Teaching and Research topics include 18th- and 19th-century Literature, Classical Philology and Reception History, Music and Literature, Literary Theory and Political Metaphorology. He is the author of Soliciting Darkness: Pindar, Obscurity and the Classical Tradition (2004), Music, Madness, and the Unworking of Language (2008), Security: Politics, Humanity, and the Philology of Care (2013), and Philology of the Flesh (2018), in addition to numerous articles: on Lessing, Goethe, Hölderlin, Hoffmann, Eichendorff, Büchner, Heine, Kafka, Thomas Mann, and Böll; Pindar, Cicero, and Horace; Balzac, Gautier, Proust, Valéry, Roger Caillois, and Pascal Quignard. Current works-in-progress include Sound on Location and On Complacency.

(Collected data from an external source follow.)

`config.mk`:
```
export PLATFORM = sky130hd
export DESIGN_NAME = pseudo_fault_injection_ctl
export DESIGN_NICKNAME = d
export VERILOG_FILES = /design/src/design/pfi_pkg.sv /design/src/design/pseudo_fault_injection_ctl.sv
export VERILOG_INCLUDE_DIRS = /design/src /design/src/design
export SDC_FILE = /design/constraint.sdc
export NUM_CORES = 1
export LEC_CHECK = 0
export BUFFER_PORTS_ARGS = -buffer_cell sky130_fd_sc_hd__buf_4
export CAP_MARGIN = 20
export CORE_MARGIN = 10
export CORE_UTILIZATION = 52
export DETAILED_ROUTE_END_ITERATION = 10
export PLACE_DENSITY = 0.87
export SYNTH_ARGS = -nofsm -noshare
export SYNTH_HDL_FRONTEND = slang
export SYNTH_SLANG_ARGS = --single-unit
export TNS_END_PERCENT = 10
```
`constraint.sdc`:
```
create_clock -name i_clk -period 2.6 [get_ports i_clk]
set_input_delay 0.39 -clock i_clk [delete_from_list [all_inputs] [get_ports i_clk]]
set_output_delay 0.39 -clock i_clk [all_outputs]
set_load 0.005 [all_outputs]
```
`src/design/pfi_defs.svh`:
```
// Offsets, field positions and reset values of the pseudo-fault injection registers
`ifndef PFI_DEFS_SVH
`define PFI_DEFS_SVH

`define PFI_FEAT_OFS      16'h0800
`define PFI_CTL_OFS       16'h0808
`define PFI_CDN_OFS       16'h0810
`define PFI_REC_STRIDE    16'h0040

`define PFI_CTL_CNT_EN    31
`define PFI_CTL_RESTART   30
`define PFI_CTL_MV        12
`define PFI_CTL_CE_HI     7
`define PFI_CTL_CE_LO     6
`define PFI_CTL_DE        5
`define PFI_CTL_UEO       4
`define PFI_CTL_UER       3
`define PFI_CTL_UEU       2
`define PFI_CTL_UC        1
`define PFI_CTL_OVF       0

`define PFI_FEAT_RESTART  30
`define PFI_FEAT_SYN      29
`define PFI_FEAT_MV       12

`define PFI_INJ_NONE_CAP  2'h0
`define PFI_CTL_RESET     11'h000
`define PFI_CDN_RESET     32'h0000_0000

`endif

```
`src/design/pfi_pkg.sv`:
```
// Types shared by the pseudo-fault injection control logic
`default_nettype none
package pfi_pkg;

  typedef enum logic [2:0] {
    INJ_NONE,
    INJ_CE,
    INJ_DE,
    INJ_UEO,
    INJ_UER,
    INJ_UEU,
    INJ_UC
  } inj_kind_type;

  typedef struct packed {
    logic       cnt_en;
    logic       restart;
    logic       mv;
    logic [1:0] ce;
    logic       de;
    logic       latent_fault_en;
    logic       recoverable_fault_en;
    logic       fatal_fault_en;
    logic       uc;
    logic       ovf;
  } ctl_type;

  typedef struct packed {
    logic         valid;
    inj_kind_type kind;
    logic [1:0]   ce_code;
    logic         ovf;
    logic         misc_valid;
    logic         misc_log;
    logic         code_load;
  } inj_rec_type;

endpackage : pfi_pkg
`default_nettype wire

```
`src/design/pseudo_fault_injection_ctl.sv`:
```
// Pseudo-fault injection control: control, countdown and feature registers
`timescale 1ns/100ps
`default_nettype none
`include "pfi_defs.svh"

// Behaviour
// Corrected select: 01 logs code 10, 10 logs 01, 11 logs 11, 00 none.
// Software programs corrected select only with encodings the feature field permits.
// Deferred error may fire at zero only when postponed enable set.
// Latent error may fire at zero only when latent enable set.
// Recoverable error may fire at zero only when recoverable enable set.
// Unrecoverable error may fire at zero only when fatal enable set.
// Uncontainable error may fire at zero only when uncontainable enable set.
// Deferred and uncorrected types may be dropped when data is not consumed.
// Recorded overflow flag equals the overflow inject value bit.
// Unsupported control fields read zero and ignore writes.
// Cold reset sets fields; error-recovery reset preserves them.
// Feature register is 64-bit read-only, zero unless injection present, first record.
// Feature register at 0x800 plus 64 times n; writes ignored.
// Feature restart bit reads one when restart control is implemented.
// Syndrome cap zero loads codes; one keeps them, writable while record invalid.
// Misc cap zero: logging any misc syndrome sets misc-valid.
// Misc cap one: copy control misc-valid, or log, set one, control reads one.
// Unupdated misc fields keep contents, writable while misc-valid is zero.
// Feature bits 63:31 and 28:13 read zero.
// Enabled nonzero counter decrements each cycle; at zero injects an enabled type.
// Writing enable one loads counter from reload value; zero disables.
// At zero, counter reloads when restart set, otherwise stops.
// No type enabled injects nothing; several enabled inject exactly one.
module pseudo_fault_injection_ctl #(
  parameter int         REC_IDX         = 0,     // Record number n
  parameter bit         FIRST_REC       = 1'b1,  // Record is the node's first
  parameter logic [1:0] INJ_CAP         = 2'h1,  // Injection capability
  parameter int         CNT_W           = 32,    // Counter width
  parameter logic [1:0] SUP_CE          = 2'h3,  // Corrected capability
  parameter bit         SUP_DE          = 1'b1,  // Deferred supported
  parameter bit         SUP_UEO         = 1'b1,  // Latent supported
  parameter bit         SUP_UER         = 1'b1,  // Recoverable supported
  parameter bit         SUP_UEU         = 1'b1,  // Unrecoverable supported
  parameter bit         SUP_UC          = 1'b1,  // Uncontainable supported
  parameter bit         SUP_OVF         = 1'b1,  // Overflow control supported
  parameter bit         SUP_RESTART     = 1'b1,  // Restart control supported
  parameter bit         SYN_CAP         = 1'b0,  // Codes kept on injection
  parameter bit         MV_CAP          = 1'b1,  // Misc syndrome controllable
  parameter bit         MV_ALWAYS       = 1'b0,  // Always logs misc syndrome
  parameter bit         MV_LOG          = 1'b0,  // Logs misc when not controllable
  parameter bit         FIRE_UNCONSUMED = 1'b1   // Fire unconsumed uncorrected types
) (
  input  wire logic                 i_clk,            // Node clock
  input  wire logic                 i_sys_rst,        // Cold reset
  input  wire logic                 i_er_rst,         // Error-recovery reset
  input  wire logic [15:0]          i_reg_addr,       // Register byte offset
  input  wire logic                 i_reg_wr,         // Write strobe
  input  wire logic                 i_reg_rd,         // Read strobe
  input  wire logic [63:0]          i_reg_wdata,      // Write data
  output logic [63:0]               o_reg_rdata,      // Read data
  input  wire logic                 i_data_consumed,  // Affected data consumed
  input  wire logic                 i_status_v,       // Record valid flag
  input  wire logic                 i_status_mv,      // Record misc-valid flag
  output pfi_pkg::inj_rec_type      o_rec,            // Injected error to record
  output logic                      o_code_wr_allow,  // Error codes writable
  output logic                      o_misc_wr_allow   // Unupdated misc fields writable
);
  import pfi_pkg::*;

  localparam bit          PRESENT  = (INJ_CAP != `PFI_INJ_NONE_CAP) && FIRST_REC;
  localparam logic [15:0] REC_BASE = 16'(REC_IDX * 64);
  localparam logic [15:0] FEAT_A   = `PFI_FEAT_OFS + REC_BASE;
  localparam logic [15:0] CTL_A    = `PFI_CTL_OFS + REC_BASE;
  localparam logic [15:0] CDN_A    = `PFI_CDN_OFS + REC_BASE;

  ctl_type            ctl_q;
  logic [CNT_W-1:0]   cdn_q;
  logic [CNT_W-1:0]   cnt_q;
  inj_rec_type        rec_q;
  logic [63:0]        rdata_q;
  logic               wr_ctl;
  logic               wr_cdn;
  logic               zero_evt;
  logic               fire;
  inj_kind_type       sel;
  ctl_type            ctl_rd;
  logic [63:0]        feat_word;

  function automatic logic [1:0] ce_code(input logic [1:0] sel_ce);
    case (sel_ce)
      2'h1:    ce_code = 2'h2;
      2'h2:    ce_code = 2'h1;
      2'h3:    ce_code = 2'h3;
      default: ce_code = 2'h0;
    endcase
  endfunction : ce_code

  // Drops fields the node does not implement
  function automatic ctl_type supported(input ctl_type c);
    ctl_type m;
    m         = c;
    m.restart = c.restart & SUP_RESTART;
    m.mv      = c.mv & MV_CAP;
    m.ce      = (SUP_CE == 2'h0) ? 2'h0 : c.ce;
    m.de      = c.de & SUP_DE;
    m.latent_fault_en     = c.latent_fault_en & SUP_UEO;
    m.recoverable_fault_en     = c.recoverable_fault_en & SUP_UER;
    m.fatal_fault_en     = c.fatal_fault_en & SUP_UEU;
    m.uc      = c.uc & SUP_UC;
    m.ovf     = c.ovf & SUP_OVF;
    return m;
  endfunction : supported

  function automatic ctl_type from_word(input logic [63:0] w);
    ctl_type c;
    c.cnt_en  = w[`PFI_CTL_CNT_EN];
    c.restart = w[`PFI_CTL_RESTART];
    c.mv      = w[`PFI_CTL_MV];
    c.ce      = w[`PFI_CTL_CE_HI:`PFI_CTL_CE_LO];
    c.de      = w[`PFI_CTL_DE];
    c.latent_fault_en     = w[`PFI_CTL_UEO];
    c.recoverable_fault_en     = w[`PFI_CTL_UER];
    c.fatal_fault_en     = w[`PFI_CTL_UEU];
    c.uc      = w[`PFI_CTL_UC];
    c.ovf     = w[`PFI_CTL_OVF];
    return c;
  endfunction : from_word

  function automatic logic [63:0] to_word(input ctl_type c);
    logic [63:0] w;
    w                                  = 64'h0;
    w[`PFI_CTL_CNT_EN]                 = c.cnt_en;
    w[`PFI_CTL_RESTART]                = c.restart;
    w[`PFI_CTL_MV]                     = c.mv;
    w[`PFI_CTL_CE_HI:`PFI_CTL_CE_LO]   = c.ce;
    w[`PFI_CTL_DE]                     = c.de;
    w[`PFI_CTL_UEO]                    = c.latent_fault_en;
    w[`PFI_CTL_UER]                    = c.recoverable_fault_en;
    w[`PFI_CTL_UEU]                    = c.fatal_fault_en;
    w[`PFI_CTL_UC]                     = c.uc;
    w[`PFI_CTL_OVF]                    = c.ovf;
    return w;
  endfunction : to_word

  // Writes are dropped during error-recovery reset so contents survive it
  assign wr_ctl = PRESENT && i_reg_wr && !i_er_rst && (i_reg_addr == CTL_A);
  assign wr_cdn = PRESENT && i_reg_wr && !i_er_rst && (i_reg_addr == CDN_A);

  // Feature word; reserved bits stay zero
  always_comb begin
    feat_word = 64'h0;
    if (PRESENT) begin
      feat_word[`PFI_FEAT_RESTART]              = SUP_RESTART;
      feat_word[`PFI_FEAT_SYN]                  = SYN_CAP;
      feat_word[`PFI_FEAT_MV]                   = MV_CAP;
      feat_word[`PFI_CTL_CE_HI:`PFI_CTL_CE_LO]  = SUP_CE;
      feat_word[`PFI_CTL_DE]                    = SUP_DE;
      feat_word[`PFI_CTL_UEO]                   = SUP_UEO;
      feat_word[`PFI_CTL_UER]                   = SUP_UER;
      feat_word[`PFI_CTL_UEU]                   = SUP_UEU;
      feat_word[`PFI_CTL_UC]                    = SUP_UC;
      feat_word[`PFI_CTL_OVF]                   = SUP_OVF;
    end
  end

  always_comb begin
    ctl_rd    = ctl_q;
    ctl_rd.mv = (MV_CAP && MV_ALWAYS) ? 1'b1 : ctl_q.mv;
  end

  // Control register; cold reset picks zero for undefined fields
  always_ff @(posedge i_clk) begin
    if (i_sys_rst) begin
      ctl_q <= `PFI_CTL_RESET;
    end else if (wr_ctl) begin
      ctl_q <= supported(from_word(i_reg_wdata));
    end
  end

  always_ff @(posedge i_clk) begin
    if (i_sys_rst) begin
      cdn_q <= CNT_W'(`PFI_CDN_RESET);
    end else if (wr_cdn) begin
      cdn_q <= i_reg_wdata[CNT_W-1:0];
    end
  end

  // Generation counter, hidden from software
  assign zero_evt = ctl_q.cnt_en && (cnt_q == CNT_W'(1));

  always_ff @(posedge i_clk) begin
    if (i_sys_rst) begin
      cnt_q <= '0;
    end else if (wr_ctl) begin
      cnt_q <= i_reg_wdata[`PFI_CTL_CNT_EN] ? cdn_q : '0;
    end else if (zero_evt) begin
      cnt_q <= ctl_q.restart ? cdn_q : '0;
    end else if (ctl_q.cnt_en && (cnt_q != '0)) begin
      cnt_q <= cnt_q - CNT_W'(1);
    end
  end

  // Most severe enabled type wins
  always_comb begin
    if (ctl_q.uc) begin
      sel = INJ_UC;
    end else if (ctl_q.fatal_fault_en) begin
      sel = INJ_UEU;
    end else if (ctl_q.recoverable_fault_en) begin
      sel = INJ_UER;
    end else if (ctl_q.latent_fault_en) begin
      sel = INJ_UEO;
    end else if (ctl_q.de) begin
      sel = INJ_DE;
    end else if (ctl_q.ce != 2'h0) begin
      sel = INJ_CE;
    end else begin
      sel = INJ_NONE;
    end
  end

  assign fire = zero_evt && (sel != INJ_NONE)
                && ((sel == INJ_CE) || FIRE_UNCONSUMED || i_data_consumed);

  always_ff @(posedge i_clk) begin
    if (i_sys_rst) begin
      rec_q <= '0;
    end else begin
      rec_q.valid     <= fire;
      rec_q.kind      <= fire ? sel : INJ_NONE;
      rec_q.ce_code   <= (fire && sel == INJ_CE) ? ce_code(ctl_q.ce) : 2'h0;
      rec_q.ovf       <= fire && ctl_q.ovf;
      rec_q.misc_valid <= fire && (MV_CAP ? (MV_ALWAYS || ctl_q.mv) : MV_LOG);
      rec_q.misc_log  <= fire && (MV_CAP ? MV_ALWAYS : MV_LOG);
      rec_q.code_load <= fire && !SYN_CAP;
    end
  end

  // Read port; feature register ignores writes by having no storage
  always_ff @(posedge i_clk) begin
    if (i_sys_rst) begin
      rdata_q <= 64'h0;
    end else if (i_reg_rd) begin
      if (PRESENT && i_reg_addr == FEAT_A) begin
        rdata_q <= feat_word;
      end else if (PRESENT && i_reg_addr == CTL_A) begin
        rdata_q <= to_word(ctl_rd);
      end else if (PRESENT && i_reg_addr == CDN_A) begin
        rdata_q <= 64'(cdn_q);
      end else begin
        rdata_q <= 64'h0;
      end
    end
  end

  assign o_reg_rdata     = rdata_q;
  assign o_rec           = rec_q;
  assign o_code_wr_allow = SYN_CAP && !i_status_v;
  assign o_misc_wr_allow = MV_CAP && !i_status_mv;
endmodule : pseudo_fault_injection_ctl
`default_nettype wire

```
==> impl_metrics.py, run 1 <==
metrics = {
    "status": {
        "status": "completed",
    },
    "setup_path": {
        "crit_path_start": "cnt_q[16]$_SDFFE_PP0P_",
        "worst-path-max-fanout": 13,
        "path_common_cell": "buf_4",
        "r2r-start": "cnt_q[16]$_SDFFE_PP0P_",
        "r2r_end": "cnt_q[16]$_SDFFE_PP0P_",
        "cp_slowest_cell": "nor4_2",
        "slowest_delay_ns": 0.51,
        "arrival_ns": 2.88,
        "critical_path.endpoint": "cnt_q[16]$_SDFFE_PP0P_",
        "end_kind": "register",
        "ff2ff_path_depth": 8,
        "path_class": "register to register",
        "ff2ff_setup_slack_ns": 0.12,
        "crit_family": "simple AND/OR/NAND/NOR gates",
        "cp.required_ns": 3.00,
        "start_kind": "register",
        "worst-path-buf-inv": 2,
        "crit_cells": 8,
        "path_cells": "nor4_2 > nand4_1 > buf_4 > o22ai_2 > buf_4 > a31oi_1 > a221oi_1 > nor3_1",
    },
    "sta": {
        "relSlewSlack_pct": 53.8,
        "timing_hold_violations_final": 0,
        "max_freq_mhz": 404,
        "fin_crit_sh_pct": 95.3,
        "rsz0062_at_grt": "false",
        "tns_ns": 0,
        "fin_ws_ns": 0.123,
        "setup_viol": 0,
        "finalClockSkew_ns": 0.00899,
        "slew_viol_final": 0,
        "final.min_clock_period_ns": 2.48,
        "worst_slew_pin_slew_ns": 0.693,
    },
    "pwr": {
        "switchingPower_uw": 1000,
        "peakVddDrop_v": 0.000458,
        "finalPower_uw": 4220,
        "p_leak_uw": 0.00286,
        "pwr-share-clk_pct": 53.8,
        "p_sw_share_pct": 23.7,
        "power_frac_seq_pct": 42.1,
        "p_per_area_nw_per_um2": 593,
        "pwr-share-comb_pct": 4.2,
        "intPower_uw": 3220,
    },
    "global_routing": {
        "grt_pass1_wl_um": 29000,
        "grt_pass1_vias": 5803,
        "overflow": 0,
        "grt_max_degree": 65,
        "gr-usage-all-layers_pct": 21.8,
        "antenna_found_initial": 0,
    },
    "floorplan": {
        "start_util_pct": 53.2,
        "core-area_um2": 10800,
        "fp-row-count": 38,
        "die_area_um2": 15700,
        "die_y_um": 125,
        "ioPinCount": 164,
        "die_width_um": 125,
    },
    "yosys": {
        "ys_types": 62,
        "seq_area_frac_synth_pct": 39.9,
        "ys_ff_latch": 115,
        "syn_avg_cell_area_um2": 7.96,
        "syn_area_um2": 5770,
        "synth_top_area_share_pct": 39.9,
        "yosys_most_used_dff": "dfxtp_1",
        "ys_top_cells_by_area": "dfxtp_1 (40%), nand2_1 (8.4%), a21oi_1 (7.3%)",
        "yosys_warnings": 0,
        "synth-edff-count": 0,
        "syn_inst": 725,
        "yosysTopAreaCell": "dfxtp_1",
        "postSynth.asyncResetShare_pct": 0,
    },
    "layout": {
        "area_growth_pct": 23.3,
        "nets": 912,
        "num_antenna_cells": 0,
        "fin_cells": 975,
        "final_layout_size_suffix_gt1_share_pct": 24.0,
        "final_util_pct": 65.6,
    },
    "clock_network": {
        "cts_made_buffers": 17,
        "cts_sinks": 115,
        "clk_pin_slew_ns": 0.06,
        "hold_buffers": 0,
        "clk_latency_ns": 0.53,
        "cts_buffer_depth": 2,
        "htreeDepth": 4,
        "root_buffer": "clkbuf_8",
        "cts_tree": "done",
    },
    "drt": {
        "num_vias": 5900,
        "drc": 0,
        "antenna_left": 0,
        "met3_wirelength_um": 1950,
        "dr_wl_met2_um": 8560,
        "drt_iter0_drc": 802,
        "wl_met1_um": 6800,
        "top_layer": "met4",
        "drtPass1Iterations": 6,
        "wire_per_inst_um": 18.3,
        "viasPerCell": 6.05,
        "routed_wirelength_um": 17800,
    },
    "job": {
        "drv_cap": 0,
    },
    "placement": {
        "portBuffers": 95,
        "pre_cts_ws_ns": 0.260,
        "gp_congestion": 0.931,
        "dp_hpwl_um": 11900,
        "dpl.cell_count": 943,
    },
    "hold_path": {
        "hp-class": "input pin to register",
    },
}
## registers in the layout, indices dropped and copies added, names as in the netlist
signal and cells:
o_reg_rdata 32, o_rec 8, ctl_q 11, cnt_q 32, cdn_q 32
## stage by stage
step / hold WS, ns / cell area (um^2)
floorplan: 0.438 / 5890
global placement: 0.450 / 6530
detailed placement: 0.453 / 6530
CTS: 0.102 / 7110
global route: 0.106 / 7110
finish: 0.109 / 7110
## worst min-delay path by stage
stage	start	endpoint	slack, ns	cells past startpoint
6_report	i_reg_wdata[23]	cdn_q[23]$_SDFFE_PP0P_	0.11	3
5_1_grt	i_reg_wdata[29]	cdn_q[29]$_SDFFE_PP0P_	0.11	3
4_1_cts	i_reg_wdata[23]	cdn_q[23]$_SDFFE_PP0P_	0.10	3
3_5_place_dp	o_reg_rdata[11]$_SDFFE_PP0P_	o_reg_rdata[11]$_SDFFE_PP0P_	0.45	2
3_3_place_gp	cdn_q[21]$_SDFFE_PP0P_	cdn_q[21]$_SDFFE_PP0P_	0.45	2
2_1_floorplan	ctl_q[1]$_SDFFE_PP0P_	o_rec[6]$_SDFF_PP0_	0.44	1
## layer usage
layer	vias up	track usage, %
met5	-	0
met3	67	6.34
met2	394	35.4
met4	0	10.5
met1	2747	25.9
li1	2692	-
## cells in the final DEF, fill, tap and decap left out, types with 4 or more instances in the layout
cell / count
nand2_1: 129
buf_4: 123
dfxtp_1: 115
a21oi_1: 84
nor2_1: 49
nor3_1: 39
nand3_1: 35
conb_1: 34
inv_1: 18
a221oi_1: 17
clkbuf_16: 16
a31oi_1: 12
nor4_1: 11
a211oi_2: 8
and3_1: 8
xor2_1: 7
o21ai_1: 7
nand2b_1: 6
or2_2: 6
o21ai_0: 6
a211oi_1: 6
clkinv_4: 6
nor4_2: 5
nand4_1: 5
or4_1: 5
o21bai_1: 5
and2_1: 5
a21boi_2: 4
a21o_1: 4
a21boi_1: 4
## logic make-up after synthesis
kind of cell	after synthesis	synth area share, %
simple gates	328	28.5
flops	115	39.9
compound gates	171	19.7
xor+xnor	8	1.21
mux	3	0.542
other cells	1	0.0650
fa+ha+maj	2	0.434
buf+inv	97	9.61
## cells in the mapped netlist (7+ instances only)
| cell type | n |
|---|---|
| xor2_1 | 7 |
| and3_1 | 8 |
| nor2_1 | 49 |
| a221oi_1 | 17 |
| a211oi_2 | 8 |
| nand2_1 | 129 |
| nor3_1 | 41 |
| clkbuf_1 | 33 |
| nor4_1 | 12 |
| buf_4 | 36 |
| a31oi_1 | 12 |
| inv_1 | 18 |
| nand3_1 | 35 |
| dfxtp_1 | 115 |
| a21oi_1 | 84 |
| o21ai_1 | 7 |
## final cells by class
| class | instances | area (um^2) |
|---|---|---|
| fill | 838 | 3730 |
| clock buffer | 17 | 414 |
| tap | 140 | 175 |
| sequential | 115 | 2300 |
| multi-input combinational | 546 | 3050 |
| timing repair buffer | 124 | 943 |
| inverter | 18 | 67.6 |
| clock inverter | 15 | 160 |
## worst min-delay path: stages
cell and delay (ns):
buf_4 0.11, nand2_1 0.05, a21oi_1 0.05
## power groups by stage
stage	sequential (uW)	clock, uW	combinational [uW]
finish	1770	2270	176
global route	1770	2360	191
CTS	1770	2270	172
detailed placement	1810	0	171
floorplan	1810	0	111
global placement	1810	0	169
## what timing repair did
| action | in CTS | in global routing |
|---|---|---|
| buffers inserted | 0 | 0 |
| setup endpoints to repair | 0 | 3 |
| resized for setup | 0 | 1 |
| endpoints found under the hold margin | 0 | 0 |
Power figures use the tool's default switching activity.
==> inputs of run 2 (changes only) <==
CORE_ASPECT_RATIO = 1.2   (was unset)
==> run 2 against run 1 <==
Clock power is 5% higher. Sequential cell count stayed put. Count of clock-buffer cells in the layout is 6 higher. Combinational power is 4% higher. Core utilization is 0.31 points lower. Critical path type unchanged. Largest power group unchanged.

Together with Eckart Goebel (NYU) and Paul Fleming (Cornell), he serves as an editor of the "Manhattan Manuscripts" series, published by the Wallstein Verlag in Göttingen. With Almut-Barbara Renger (Berlin) and Jon Solomon (Urbana-Champaign), he edits a series with Brill in Leiden: “Metaforms: Studies in the Reception of Classical Antiquity.” He also serves on the editorial board of German Quarterly.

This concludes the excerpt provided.